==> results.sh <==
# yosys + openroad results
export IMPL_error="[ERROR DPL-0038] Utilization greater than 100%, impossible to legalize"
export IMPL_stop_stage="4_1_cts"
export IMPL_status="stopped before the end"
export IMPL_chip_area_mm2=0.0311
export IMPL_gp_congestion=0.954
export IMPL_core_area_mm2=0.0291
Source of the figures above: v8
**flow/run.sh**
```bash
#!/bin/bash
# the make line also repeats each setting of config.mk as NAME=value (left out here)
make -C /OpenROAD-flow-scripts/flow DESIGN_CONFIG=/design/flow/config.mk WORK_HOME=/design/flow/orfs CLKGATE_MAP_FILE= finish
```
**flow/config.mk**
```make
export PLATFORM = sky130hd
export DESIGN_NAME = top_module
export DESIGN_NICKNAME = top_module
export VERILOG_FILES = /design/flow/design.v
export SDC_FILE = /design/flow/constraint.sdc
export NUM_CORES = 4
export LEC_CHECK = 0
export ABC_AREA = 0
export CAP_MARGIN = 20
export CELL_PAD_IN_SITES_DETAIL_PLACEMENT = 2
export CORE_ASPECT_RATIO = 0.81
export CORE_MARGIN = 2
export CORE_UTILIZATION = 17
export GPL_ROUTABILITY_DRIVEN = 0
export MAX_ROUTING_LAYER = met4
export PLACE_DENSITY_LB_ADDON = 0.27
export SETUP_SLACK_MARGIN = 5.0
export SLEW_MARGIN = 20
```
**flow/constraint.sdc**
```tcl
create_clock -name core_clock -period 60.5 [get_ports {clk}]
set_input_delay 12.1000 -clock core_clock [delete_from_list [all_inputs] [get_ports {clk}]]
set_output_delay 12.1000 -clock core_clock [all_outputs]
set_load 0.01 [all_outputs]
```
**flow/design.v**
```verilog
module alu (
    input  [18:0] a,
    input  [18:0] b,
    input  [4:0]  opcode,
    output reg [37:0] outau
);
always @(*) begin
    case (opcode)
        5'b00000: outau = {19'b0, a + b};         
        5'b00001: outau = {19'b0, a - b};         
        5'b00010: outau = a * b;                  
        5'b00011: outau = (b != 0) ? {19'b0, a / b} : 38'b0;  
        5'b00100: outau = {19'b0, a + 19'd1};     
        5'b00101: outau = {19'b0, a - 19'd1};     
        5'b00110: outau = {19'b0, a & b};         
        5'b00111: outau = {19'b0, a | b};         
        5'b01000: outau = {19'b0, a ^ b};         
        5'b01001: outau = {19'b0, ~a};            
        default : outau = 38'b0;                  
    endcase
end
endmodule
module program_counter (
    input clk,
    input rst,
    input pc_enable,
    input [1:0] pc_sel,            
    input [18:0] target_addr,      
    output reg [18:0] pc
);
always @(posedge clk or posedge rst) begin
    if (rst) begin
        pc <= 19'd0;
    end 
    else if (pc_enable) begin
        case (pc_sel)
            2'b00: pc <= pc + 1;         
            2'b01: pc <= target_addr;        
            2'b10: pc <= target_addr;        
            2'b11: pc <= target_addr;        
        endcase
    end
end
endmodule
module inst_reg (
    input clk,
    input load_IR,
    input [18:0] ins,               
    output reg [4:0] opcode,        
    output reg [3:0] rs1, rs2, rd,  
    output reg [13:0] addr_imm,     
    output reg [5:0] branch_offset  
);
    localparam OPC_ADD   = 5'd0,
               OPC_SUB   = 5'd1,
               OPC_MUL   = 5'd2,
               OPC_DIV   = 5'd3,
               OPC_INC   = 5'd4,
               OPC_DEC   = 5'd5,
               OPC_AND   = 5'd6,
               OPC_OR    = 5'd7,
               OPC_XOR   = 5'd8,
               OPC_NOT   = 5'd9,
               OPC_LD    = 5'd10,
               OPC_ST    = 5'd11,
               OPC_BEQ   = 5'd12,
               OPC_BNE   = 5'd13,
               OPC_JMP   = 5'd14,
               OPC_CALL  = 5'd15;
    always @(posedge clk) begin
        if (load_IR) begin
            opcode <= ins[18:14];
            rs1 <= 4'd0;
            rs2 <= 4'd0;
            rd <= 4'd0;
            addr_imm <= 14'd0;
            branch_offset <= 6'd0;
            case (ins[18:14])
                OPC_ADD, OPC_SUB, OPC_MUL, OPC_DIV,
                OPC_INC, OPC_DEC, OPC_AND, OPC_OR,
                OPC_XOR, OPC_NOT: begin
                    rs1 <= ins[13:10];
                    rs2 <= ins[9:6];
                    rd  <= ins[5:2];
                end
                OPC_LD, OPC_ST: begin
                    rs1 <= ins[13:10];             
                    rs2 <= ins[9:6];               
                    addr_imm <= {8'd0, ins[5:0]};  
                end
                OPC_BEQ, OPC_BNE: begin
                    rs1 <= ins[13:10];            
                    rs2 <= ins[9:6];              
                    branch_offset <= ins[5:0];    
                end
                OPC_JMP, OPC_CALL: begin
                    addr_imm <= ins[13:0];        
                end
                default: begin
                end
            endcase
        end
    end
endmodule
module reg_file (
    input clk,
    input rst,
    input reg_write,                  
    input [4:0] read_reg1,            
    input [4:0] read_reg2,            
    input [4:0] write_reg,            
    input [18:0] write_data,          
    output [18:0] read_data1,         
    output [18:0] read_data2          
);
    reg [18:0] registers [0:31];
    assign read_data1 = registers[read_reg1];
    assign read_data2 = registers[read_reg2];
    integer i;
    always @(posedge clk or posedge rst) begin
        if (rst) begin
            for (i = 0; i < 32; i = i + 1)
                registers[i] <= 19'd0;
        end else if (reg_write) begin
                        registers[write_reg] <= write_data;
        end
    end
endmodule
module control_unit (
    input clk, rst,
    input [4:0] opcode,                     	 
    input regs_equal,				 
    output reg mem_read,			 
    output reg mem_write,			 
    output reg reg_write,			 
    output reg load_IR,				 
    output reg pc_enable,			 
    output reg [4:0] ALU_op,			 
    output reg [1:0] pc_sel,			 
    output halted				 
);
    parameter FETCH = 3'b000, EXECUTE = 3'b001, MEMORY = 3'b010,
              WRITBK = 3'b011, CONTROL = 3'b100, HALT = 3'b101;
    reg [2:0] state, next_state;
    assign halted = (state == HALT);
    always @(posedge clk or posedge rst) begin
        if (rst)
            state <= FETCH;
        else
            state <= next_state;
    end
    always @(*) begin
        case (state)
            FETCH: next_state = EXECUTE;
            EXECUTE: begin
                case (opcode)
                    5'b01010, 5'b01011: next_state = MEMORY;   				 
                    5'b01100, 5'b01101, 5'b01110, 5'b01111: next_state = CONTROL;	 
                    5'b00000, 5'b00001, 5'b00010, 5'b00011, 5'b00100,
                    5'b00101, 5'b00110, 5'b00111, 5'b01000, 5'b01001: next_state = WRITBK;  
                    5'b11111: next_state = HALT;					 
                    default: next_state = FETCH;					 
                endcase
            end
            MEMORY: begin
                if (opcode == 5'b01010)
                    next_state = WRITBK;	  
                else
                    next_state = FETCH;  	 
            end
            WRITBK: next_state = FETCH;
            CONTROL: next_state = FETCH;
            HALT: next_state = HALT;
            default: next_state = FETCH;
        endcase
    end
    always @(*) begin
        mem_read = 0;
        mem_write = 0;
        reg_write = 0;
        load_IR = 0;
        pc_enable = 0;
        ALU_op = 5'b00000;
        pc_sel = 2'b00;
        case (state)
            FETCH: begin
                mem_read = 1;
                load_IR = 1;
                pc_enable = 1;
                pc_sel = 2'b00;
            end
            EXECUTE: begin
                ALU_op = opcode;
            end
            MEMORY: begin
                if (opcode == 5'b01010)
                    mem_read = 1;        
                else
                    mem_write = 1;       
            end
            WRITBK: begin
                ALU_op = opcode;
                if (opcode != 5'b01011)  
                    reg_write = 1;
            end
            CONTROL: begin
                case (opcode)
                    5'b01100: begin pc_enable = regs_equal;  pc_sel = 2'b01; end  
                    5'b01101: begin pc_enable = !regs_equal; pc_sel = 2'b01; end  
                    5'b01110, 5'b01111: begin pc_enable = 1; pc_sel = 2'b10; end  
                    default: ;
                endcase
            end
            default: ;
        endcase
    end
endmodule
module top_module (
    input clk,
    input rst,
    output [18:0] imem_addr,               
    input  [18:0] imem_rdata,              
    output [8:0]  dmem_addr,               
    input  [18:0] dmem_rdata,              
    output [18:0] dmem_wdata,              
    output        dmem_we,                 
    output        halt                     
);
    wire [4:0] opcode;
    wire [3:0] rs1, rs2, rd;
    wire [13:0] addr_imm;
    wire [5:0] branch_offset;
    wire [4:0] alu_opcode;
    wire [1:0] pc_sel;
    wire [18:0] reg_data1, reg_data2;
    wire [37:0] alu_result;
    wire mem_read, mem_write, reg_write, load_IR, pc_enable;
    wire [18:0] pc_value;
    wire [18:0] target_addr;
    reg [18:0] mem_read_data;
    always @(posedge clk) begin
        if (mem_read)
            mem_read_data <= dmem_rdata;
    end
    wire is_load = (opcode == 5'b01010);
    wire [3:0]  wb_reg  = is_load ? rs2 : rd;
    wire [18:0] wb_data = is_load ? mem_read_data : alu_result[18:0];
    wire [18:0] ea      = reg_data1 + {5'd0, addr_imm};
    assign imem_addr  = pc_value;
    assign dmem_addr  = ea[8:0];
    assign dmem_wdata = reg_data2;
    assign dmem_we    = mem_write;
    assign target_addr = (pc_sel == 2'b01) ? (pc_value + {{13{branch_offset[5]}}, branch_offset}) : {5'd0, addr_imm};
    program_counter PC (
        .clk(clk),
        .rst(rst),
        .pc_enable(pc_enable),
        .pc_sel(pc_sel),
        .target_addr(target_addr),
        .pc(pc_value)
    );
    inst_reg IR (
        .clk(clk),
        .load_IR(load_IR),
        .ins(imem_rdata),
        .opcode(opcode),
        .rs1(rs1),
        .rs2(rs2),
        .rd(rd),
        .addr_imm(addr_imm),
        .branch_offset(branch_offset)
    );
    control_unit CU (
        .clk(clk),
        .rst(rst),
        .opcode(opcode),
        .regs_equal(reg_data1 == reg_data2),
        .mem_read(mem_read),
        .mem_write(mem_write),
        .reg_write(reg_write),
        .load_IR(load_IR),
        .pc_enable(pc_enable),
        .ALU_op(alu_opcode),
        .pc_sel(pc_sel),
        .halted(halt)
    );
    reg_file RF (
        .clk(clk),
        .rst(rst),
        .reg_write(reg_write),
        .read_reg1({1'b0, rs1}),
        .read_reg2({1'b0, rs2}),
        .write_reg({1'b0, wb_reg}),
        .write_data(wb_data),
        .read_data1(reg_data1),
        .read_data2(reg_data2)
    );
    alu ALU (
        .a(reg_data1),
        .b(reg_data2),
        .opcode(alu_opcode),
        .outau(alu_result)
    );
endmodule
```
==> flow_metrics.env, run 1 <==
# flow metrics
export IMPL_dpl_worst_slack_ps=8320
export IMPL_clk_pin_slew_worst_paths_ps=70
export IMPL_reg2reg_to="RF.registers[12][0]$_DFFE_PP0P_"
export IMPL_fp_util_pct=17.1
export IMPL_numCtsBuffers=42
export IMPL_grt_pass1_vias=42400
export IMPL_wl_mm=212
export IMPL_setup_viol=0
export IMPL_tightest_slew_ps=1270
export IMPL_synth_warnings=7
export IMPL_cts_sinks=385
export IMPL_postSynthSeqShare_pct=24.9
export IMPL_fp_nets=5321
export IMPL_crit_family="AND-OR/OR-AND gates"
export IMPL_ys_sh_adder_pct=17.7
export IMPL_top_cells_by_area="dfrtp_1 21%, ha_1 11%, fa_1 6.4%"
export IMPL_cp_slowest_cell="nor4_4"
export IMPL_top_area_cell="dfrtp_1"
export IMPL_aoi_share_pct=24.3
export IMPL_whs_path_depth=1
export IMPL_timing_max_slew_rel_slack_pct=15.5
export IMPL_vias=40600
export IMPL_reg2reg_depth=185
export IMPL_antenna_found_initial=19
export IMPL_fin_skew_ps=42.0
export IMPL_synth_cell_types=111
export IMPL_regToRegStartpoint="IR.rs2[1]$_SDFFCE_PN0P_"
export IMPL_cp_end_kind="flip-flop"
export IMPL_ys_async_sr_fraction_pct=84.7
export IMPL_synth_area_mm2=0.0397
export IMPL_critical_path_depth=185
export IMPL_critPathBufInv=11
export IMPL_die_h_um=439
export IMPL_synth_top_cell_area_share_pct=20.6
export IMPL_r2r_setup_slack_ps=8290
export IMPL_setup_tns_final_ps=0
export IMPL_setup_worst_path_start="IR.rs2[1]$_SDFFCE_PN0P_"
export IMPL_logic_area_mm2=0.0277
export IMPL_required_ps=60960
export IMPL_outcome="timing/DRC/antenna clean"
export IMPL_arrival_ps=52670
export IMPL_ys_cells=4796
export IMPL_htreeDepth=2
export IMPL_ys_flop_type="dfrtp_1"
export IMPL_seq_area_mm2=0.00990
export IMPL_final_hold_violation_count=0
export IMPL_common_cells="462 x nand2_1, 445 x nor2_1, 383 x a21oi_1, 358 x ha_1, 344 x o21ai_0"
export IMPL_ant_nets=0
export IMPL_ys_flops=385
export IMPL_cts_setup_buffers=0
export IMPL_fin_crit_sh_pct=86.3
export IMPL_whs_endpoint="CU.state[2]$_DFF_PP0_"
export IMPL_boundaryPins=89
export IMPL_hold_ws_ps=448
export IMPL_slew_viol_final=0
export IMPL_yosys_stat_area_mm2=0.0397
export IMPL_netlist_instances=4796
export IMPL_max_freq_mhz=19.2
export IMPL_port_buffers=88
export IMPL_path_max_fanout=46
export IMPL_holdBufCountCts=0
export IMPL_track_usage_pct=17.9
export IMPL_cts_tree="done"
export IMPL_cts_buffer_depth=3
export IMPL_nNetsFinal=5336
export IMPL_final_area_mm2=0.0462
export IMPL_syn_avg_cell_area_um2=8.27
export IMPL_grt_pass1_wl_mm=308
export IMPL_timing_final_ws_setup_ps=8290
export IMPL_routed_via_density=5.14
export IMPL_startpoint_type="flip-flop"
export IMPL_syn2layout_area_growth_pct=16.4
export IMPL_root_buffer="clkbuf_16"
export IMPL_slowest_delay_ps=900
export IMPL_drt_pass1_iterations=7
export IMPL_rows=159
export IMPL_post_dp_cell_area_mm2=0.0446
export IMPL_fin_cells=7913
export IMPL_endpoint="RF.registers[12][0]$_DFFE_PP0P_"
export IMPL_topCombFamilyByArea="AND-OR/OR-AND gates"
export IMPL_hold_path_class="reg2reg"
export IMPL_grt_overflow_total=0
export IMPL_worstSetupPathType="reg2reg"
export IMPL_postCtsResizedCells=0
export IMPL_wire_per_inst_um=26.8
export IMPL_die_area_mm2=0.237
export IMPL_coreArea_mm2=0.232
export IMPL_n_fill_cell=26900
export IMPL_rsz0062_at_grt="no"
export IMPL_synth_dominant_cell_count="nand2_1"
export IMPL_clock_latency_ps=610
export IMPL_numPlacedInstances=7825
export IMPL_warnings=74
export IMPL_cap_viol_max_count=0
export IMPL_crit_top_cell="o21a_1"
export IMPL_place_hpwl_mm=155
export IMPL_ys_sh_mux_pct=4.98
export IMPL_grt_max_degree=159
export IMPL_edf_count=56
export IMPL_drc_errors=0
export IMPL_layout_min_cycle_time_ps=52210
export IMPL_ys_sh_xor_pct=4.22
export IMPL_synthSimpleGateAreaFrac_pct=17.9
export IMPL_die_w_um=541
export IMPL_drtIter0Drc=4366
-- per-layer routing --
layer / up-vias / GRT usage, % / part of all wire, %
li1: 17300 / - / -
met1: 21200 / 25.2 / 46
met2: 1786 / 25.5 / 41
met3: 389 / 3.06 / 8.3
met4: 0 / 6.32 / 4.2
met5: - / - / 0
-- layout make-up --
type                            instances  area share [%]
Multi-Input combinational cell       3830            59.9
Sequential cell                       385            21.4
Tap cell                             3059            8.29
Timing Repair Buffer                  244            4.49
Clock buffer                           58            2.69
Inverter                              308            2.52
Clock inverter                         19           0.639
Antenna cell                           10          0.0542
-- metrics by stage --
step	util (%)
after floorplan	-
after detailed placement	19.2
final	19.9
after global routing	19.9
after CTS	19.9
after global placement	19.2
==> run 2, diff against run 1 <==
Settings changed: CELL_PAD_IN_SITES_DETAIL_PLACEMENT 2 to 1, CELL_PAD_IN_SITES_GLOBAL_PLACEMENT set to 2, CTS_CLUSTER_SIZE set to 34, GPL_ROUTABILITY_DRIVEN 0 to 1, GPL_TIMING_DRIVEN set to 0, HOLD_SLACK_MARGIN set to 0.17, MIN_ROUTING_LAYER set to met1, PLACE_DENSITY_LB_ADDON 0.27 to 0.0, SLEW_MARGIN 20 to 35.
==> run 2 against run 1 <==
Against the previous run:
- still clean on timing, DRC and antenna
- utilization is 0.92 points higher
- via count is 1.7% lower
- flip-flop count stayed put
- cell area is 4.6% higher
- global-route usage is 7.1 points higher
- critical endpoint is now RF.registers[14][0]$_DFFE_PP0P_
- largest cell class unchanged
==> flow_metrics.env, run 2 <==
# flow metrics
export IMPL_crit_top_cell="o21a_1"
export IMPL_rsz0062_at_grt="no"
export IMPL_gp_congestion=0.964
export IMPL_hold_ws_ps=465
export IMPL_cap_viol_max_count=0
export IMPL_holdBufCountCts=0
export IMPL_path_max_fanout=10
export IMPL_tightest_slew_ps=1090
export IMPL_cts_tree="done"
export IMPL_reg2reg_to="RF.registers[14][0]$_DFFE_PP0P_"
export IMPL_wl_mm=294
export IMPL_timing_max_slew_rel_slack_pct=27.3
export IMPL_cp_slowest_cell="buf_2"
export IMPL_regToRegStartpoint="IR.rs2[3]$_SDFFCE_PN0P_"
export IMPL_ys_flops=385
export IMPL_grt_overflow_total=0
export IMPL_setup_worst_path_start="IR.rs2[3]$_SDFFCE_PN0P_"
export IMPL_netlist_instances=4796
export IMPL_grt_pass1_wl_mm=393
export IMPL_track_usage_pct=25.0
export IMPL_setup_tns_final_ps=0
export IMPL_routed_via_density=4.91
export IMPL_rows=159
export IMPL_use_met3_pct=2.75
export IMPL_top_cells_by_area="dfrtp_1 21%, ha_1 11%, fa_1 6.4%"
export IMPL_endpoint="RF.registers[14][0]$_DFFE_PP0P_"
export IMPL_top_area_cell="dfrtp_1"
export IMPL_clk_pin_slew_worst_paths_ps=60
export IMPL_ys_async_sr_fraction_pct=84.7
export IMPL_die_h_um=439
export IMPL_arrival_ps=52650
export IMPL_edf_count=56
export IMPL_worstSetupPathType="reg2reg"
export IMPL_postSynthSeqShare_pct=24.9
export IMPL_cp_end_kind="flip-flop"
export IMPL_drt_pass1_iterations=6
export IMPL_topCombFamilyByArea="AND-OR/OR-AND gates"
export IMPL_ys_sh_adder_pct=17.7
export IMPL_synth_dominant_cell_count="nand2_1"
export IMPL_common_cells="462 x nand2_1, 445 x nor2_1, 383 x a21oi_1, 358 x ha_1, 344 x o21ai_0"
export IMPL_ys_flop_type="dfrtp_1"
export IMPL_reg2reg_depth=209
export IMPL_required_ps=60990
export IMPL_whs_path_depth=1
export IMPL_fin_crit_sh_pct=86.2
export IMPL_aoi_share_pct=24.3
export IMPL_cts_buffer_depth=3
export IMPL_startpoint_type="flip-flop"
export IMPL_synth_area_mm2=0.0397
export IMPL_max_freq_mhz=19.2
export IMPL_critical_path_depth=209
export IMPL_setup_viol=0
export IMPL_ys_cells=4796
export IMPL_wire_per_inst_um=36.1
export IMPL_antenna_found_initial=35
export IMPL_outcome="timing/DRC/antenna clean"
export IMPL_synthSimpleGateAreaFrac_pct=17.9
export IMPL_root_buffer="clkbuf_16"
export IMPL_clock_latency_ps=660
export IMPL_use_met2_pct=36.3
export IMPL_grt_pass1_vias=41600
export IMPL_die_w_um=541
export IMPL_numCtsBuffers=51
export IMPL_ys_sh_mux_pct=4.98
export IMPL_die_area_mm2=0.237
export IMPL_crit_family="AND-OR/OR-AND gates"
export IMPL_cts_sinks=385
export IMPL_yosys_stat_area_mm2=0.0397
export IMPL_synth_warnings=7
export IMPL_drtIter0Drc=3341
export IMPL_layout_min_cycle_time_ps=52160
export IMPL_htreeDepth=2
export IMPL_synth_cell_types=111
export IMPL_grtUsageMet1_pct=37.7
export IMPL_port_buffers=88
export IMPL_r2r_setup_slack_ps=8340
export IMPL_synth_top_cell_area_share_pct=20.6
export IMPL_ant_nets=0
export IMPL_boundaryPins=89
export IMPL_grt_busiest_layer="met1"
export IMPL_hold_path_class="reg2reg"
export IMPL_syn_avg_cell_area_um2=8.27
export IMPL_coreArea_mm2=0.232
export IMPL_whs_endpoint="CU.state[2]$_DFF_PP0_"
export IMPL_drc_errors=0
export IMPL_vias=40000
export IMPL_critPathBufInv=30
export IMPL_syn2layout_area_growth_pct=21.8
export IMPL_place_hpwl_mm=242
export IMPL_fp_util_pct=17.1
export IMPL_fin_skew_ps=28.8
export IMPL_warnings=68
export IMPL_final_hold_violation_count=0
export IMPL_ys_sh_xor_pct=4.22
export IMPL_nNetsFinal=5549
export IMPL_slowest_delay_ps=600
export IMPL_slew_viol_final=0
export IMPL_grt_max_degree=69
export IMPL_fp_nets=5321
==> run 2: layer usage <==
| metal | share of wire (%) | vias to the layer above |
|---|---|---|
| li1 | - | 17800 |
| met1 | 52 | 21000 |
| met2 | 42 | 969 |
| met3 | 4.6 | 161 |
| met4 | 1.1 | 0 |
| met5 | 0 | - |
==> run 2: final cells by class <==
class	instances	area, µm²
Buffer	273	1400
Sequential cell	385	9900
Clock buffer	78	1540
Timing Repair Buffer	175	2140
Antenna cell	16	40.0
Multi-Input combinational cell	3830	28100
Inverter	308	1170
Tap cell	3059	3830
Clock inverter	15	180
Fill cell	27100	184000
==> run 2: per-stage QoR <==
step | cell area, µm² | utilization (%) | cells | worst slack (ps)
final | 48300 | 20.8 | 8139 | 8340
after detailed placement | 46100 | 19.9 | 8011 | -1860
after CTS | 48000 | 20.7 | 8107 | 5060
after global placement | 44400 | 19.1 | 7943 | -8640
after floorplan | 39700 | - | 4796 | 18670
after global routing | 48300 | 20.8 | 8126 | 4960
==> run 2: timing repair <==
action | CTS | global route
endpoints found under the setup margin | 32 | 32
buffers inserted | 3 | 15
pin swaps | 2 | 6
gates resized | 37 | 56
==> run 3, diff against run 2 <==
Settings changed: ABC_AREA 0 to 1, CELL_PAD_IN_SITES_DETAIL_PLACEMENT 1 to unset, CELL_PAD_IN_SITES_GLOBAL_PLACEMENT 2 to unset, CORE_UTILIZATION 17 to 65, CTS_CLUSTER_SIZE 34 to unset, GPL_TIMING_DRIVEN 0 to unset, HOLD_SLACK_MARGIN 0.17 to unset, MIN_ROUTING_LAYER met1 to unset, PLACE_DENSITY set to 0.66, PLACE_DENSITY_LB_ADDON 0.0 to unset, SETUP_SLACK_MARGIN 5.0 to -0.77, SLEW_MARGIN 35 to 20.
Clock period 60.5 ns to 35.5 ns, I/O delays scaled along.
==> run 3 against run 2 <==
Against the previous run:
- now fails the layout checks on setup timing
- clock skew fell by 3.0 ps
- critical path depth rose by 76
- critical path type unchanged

- _Problem to solve_
Say how many lines of the data include the string "diff". Nothing other than the number should be given.

- _Solution_
2